→ WHAT IS EXPECTED
In the material below, how many lines include the word "instruction"? Write only the number.

→ DATA FOR THIS TASK
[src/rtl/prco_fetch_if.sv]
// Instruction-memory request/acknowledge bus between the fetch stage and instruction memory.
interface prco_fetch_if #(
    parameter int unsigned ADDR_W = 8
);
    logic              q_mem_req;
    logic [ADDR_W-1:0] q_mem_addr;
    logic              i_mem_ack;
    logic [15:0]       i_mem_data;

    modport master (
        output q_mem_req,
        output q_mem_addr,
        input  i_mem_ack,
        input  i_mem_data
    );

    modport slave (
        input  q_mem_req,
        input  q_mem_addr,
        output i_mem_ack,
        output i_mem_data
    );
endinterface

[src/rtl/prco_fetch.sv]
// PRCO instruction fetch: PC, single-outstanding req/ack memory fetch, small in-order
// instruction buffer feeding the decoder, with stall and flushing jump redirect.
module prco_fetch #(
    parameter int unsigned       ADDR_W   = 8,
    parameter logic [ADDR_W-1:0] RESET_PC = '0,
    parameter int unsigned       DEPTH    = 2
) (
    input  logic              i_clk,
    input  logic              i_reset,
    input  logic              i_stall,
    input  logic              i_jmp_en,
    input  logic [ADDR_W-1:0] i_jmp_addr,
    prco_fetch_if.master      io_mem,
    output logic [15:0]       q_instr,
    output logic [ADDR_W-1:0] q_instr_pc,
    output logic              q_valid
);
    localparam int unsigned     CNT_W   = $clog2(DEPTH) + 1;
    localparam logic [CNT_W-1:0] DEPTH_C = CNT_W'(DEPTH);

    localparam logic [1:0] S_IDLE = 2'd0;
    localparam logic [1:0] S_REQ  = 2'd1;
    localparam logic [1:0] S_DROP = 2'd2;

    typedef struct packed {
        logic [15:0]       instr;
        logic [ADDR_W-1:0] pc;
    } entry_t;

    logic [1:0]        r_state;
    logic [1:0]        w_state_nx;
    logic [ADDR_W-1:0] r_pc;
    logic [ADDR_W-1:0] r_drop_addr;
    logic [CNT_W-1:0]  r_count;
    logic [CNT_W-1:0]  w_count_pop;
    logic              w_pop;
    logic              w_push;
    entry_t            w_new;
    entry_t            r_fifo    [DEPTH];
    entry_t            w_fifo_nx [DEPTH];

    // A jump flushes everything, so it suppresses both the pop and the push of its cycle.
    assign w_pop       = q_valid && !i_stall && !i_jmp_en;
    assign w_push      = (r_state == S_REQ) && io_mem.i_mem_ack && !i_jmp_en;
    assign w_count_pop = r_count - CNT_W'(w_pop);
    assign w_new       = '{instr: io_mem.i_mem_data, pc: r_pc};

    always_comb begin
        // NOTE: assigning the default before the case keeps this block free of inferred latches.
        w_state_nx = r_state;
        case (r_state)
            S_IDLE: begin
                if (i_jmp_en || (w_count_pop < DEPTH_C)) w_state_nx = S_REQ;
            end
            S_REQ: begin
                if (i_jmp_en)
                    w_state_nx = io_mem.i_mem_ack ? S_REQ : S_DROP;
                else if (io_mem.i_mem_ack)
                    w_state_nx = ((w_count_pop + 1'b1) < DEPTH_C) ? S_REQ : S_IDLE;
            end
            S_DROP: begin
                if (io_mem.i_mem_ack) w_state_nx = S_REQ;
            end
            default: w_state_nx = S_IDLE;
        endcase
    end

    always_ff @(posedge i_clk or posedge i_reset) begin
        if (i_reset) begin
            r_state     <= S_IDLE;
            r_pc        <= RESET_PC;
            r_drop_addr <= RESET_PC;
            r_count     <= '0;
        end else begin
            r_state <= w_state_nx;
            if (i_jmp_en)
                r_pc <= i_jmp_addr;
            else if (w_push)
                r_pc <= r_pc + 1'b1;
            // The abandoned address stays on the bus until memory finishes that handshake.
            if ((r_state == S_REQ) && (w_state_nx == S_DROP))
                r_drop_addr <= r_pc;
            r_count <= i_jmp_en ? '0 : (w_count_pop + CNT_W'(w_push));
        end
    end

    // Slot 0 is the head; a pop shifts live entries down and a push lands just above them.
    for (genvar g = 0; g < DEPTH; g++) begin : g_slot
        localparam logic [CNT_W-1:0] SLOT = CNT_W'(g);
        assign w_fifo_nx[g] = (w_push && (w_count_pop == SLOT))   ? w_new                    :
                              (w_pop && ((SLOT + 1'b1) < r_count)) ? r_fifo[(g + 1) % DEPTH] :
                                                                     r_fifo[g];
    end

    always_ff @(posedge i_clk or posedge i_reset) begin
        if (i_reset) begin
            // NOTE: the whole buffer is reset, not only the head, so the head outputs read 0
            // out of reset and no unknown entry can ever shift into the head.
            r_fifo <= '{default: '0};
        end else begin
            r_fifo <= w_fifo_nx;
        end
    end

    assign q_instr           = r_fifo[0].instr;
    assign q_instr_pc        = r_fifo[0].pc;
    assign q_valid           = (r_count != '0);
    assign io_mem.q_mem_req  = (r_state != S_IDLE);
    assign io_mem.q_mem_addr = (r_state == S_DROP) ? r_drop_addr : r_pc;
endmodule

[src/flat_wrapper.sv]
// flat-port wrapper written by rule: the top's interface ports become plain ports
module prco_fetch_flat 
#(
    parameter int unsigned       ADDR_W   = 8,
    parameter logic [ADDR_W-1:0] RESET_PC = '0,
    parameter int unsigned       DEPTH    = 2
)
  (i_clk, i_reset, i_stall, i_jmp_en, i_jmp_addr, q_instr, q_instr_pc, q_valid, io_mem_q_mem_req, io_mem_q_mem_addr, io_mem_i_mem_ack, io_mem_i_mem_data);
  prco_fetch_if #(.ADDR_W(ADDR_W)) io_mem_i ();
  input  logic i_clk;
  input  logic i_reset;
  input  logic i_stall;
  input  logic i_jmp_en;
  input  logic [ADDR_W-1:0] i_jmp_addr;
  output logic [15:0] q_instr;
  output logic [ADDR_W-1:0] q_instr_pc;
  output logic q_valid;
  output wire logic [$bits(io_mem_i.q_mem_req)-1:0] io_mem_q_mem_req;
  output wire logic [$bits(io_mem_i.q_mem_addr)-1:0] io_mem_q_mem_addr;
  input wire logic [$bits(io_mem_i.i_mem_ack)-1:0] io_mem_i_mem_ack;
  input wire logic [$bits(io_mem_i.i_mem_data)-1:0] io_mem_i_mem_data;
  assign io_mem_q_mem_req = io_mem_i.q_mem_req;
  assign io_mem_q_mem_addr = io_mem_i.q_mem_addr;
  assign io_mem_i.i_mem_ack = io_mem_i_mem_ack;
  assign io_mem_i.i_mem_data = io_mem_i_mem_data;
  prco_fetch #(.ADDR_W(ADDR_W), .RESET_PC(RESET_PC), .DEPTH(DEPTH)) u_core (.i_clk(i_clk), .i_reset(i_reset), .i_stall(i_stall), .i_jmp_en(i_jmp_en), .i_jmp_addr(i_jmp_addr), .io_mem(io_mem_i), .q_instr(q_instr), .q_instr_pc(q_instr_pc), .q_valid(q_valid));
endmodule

→ ANSWER SECTION
3